I have a file, a.out, which contains a number of lines. Each line is one character only, either the unicode character U+2013
or a lower case letter a-z
.
Doing a file command on a.out elicits the result UTF-8 Unicode text.
The locale command reports:
LANG=en_US.UTF-8
LC_CTYPE="en_US.UTF-8"
LC_NUMERIC="en_US.UTF-8"
LC_TIME="en_US.UTF-8"
LC_COLLATE="en_US.UTF-8"
LC_MONETARY="en_US.UTF-8"
LC_MESSAGES="en_US.UTF-8"
LC_PAPER="en_US.UTF-8"
LC_NAME="en_US.UTF-8"
LC_ADDRESS="en_US.UTF-8"
LC_TELEPHONE="en_US.UTF-8"
LC_MEASUREMENT="en_US.UTF-8"
LC_IDENTIFICATION="en_US.UTF-8"
LC_ALL=
If I issue the command grep -P -n "[^\x00-\xFF]" a.out
I would expect only the lines containing U+2013
to be returned.

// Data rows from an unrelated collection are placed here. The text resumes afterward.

This design comes from an exercise in tuning for small area, a short achievable clock period and few clock cycles per item on the open sky130 flow, not from production work. The RTL was checked by simulation tests, not by an equivalence proof against the original design. The clock port is modelled as an ideal driver; clocking choices that lean on that would not hold on a real chip. Power is estimated from default activity; no workload was simulated.

run G:
## ooo_top
module ooo_top (
    input  wire        clk,
    input  wire        rst,
    input  wire        issue_valid,
    input  wire [31:0] issue_instr,
    output wire        issue_ready,
    output wire        result0_valid,
    output wire [3:0]  result0_tag,
    output wire [31:0] result0_data,
    output wire [3:0]  result0_rd,
    output wire        result1_valid,
    output wire [3:0]  result1_tag,
    output wire [31:0] result1_data,
    output wire [3:0]  result1_rd
);
clock: 10.0 ns
lec_check: 0
cap_margin: 20
core_margin: 2
core_utilization: 70
slew_margin: 20
standard.sh (not shown) runs the stock make flow with config.mk's settings and CLKGATE_MAP_FILE= SYNTH_SCRIPT=/design/flow/synth_recipe.tcl, a recipe that flattens the netlist after the stock synthesis.
==> flow/flow/run.sh <==
#!/bin/bash
# The standard layout (the standard.sh: unchanged synthesis and steps),
# with some ORFS settings changed through the environment:
#  - timing repair is asked for 6.4 ns of setup slack at the design's 10 ns
#    clock, so that it sizes the critical paths for a shorter achieved period
#    (the constraints themselves are not touched), and works on the worst
#    10% of the violating endpoints only;
#  - clock tree synthesis inserts no dummy loads and clusters up to 20
#    sinks within 80 um per leaf buffer;
#  - every input and output port still gets a buffer, a buf_2.
set -o pipefail
{
    echo "== standard.sh as given"
    cat standard.sh
    echo "== config.mk as given"
    cat config.mk
} > flow_inputs.log 2>&1
export SETUP_SLACK_MARGIN=6.4
export TNS_END_PERCENT=10
export CTS_ARGS="-sink_clustering_enable -repair_clock_nets -dont_use_dummy_load -sink_clustering_size 20 -sink_clustering_max_diameter 80"
export BUFFER_PORTS_ARGS="-buffer_cell sky130_fd_sc_hd__buf_2"
bash standard.sh > standard.log 2>&1
rc=$?
grep -h "repair_timing\|clock_tree_synthesis\|buffer_ports\|RSZ-002[78]" orfs/logs/*/*/*/*.log > flow_cmds.log 2>&1
exit $rc
Testbench counts of run G, summed over its fixed seeds: cycles 20,774, instrs 20,000.
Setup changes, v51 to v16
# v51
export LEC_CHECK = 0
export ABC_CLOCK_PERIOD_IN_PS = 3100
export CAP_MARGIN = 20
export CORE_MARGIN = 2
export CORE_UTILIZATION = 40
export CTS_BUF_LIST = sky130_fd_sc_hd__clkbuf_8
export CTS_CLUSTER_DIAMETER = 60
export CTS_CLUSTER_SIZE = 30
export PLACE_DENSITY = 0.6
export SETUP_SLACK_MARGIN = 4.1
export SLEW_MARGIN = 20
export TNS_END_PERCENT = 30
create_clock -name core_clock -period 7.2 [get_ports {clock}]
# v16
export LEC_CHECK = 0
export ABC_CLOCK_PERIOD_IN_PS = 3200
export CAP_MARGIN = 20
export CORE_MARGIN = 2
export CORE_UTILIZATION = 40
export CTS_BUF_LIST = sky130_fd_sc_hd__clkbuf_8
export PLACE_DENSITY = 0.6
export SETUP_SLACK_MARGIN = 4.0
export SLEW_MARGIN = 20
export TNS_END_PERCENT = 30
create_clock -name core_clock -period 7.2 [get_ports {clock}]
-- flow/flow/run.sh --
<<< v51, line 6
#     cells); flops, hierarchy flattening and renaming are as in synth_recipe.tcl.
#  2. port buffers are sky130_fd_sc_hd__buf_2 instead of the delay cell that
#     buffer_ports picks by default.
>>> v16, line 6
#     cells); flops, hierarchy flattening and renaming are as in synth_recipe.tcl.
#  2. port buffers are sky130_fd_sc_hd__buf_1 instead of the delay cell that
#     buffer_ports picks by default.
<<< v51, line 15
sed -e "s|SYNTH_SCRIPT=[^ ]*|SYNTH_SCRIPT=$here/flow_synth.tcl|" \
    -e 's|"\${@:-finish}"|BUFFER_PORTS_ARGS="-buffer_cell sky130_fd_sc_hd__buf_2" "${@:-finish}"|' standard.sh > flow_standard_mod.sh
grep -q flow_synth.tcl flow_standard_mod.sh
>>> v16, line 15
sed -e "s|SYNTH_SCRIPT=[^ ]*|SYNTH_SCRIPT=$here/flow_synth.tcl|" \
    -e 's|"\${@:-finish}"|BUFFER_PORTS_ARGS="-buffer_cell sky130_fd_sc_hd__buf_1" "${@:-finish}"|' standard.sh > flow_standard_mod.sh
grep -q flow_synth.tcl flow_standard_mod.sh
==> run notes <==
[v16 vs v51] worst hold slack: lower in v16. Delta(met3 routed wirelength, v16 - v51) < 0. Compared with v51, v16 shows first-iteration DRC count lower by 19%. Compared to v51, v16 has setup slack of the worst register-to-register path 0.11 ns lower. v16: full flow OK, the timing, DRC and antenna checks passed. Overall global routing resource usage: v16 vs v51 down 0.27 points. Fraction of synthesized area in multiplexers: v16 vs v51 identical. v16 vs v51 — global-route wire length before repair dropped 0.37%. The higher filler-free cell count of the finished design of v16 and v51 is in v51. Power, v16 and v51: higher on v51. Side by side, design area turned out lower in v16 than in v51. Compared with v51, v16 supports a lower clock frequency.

And this is the case if I carry out the test under cygwin. The problem environment however is Oracle Linux Server release 6.5 and the issue is that the grep command returns no lines. If I issue grep -P -n "[\x00-\xFF]
" a.out then all lines are returned.
I realise that "[grep -P]
...is highly experimental and grep -P
may warn of unimplemented features." but no warnings are issued.
Am I missing something?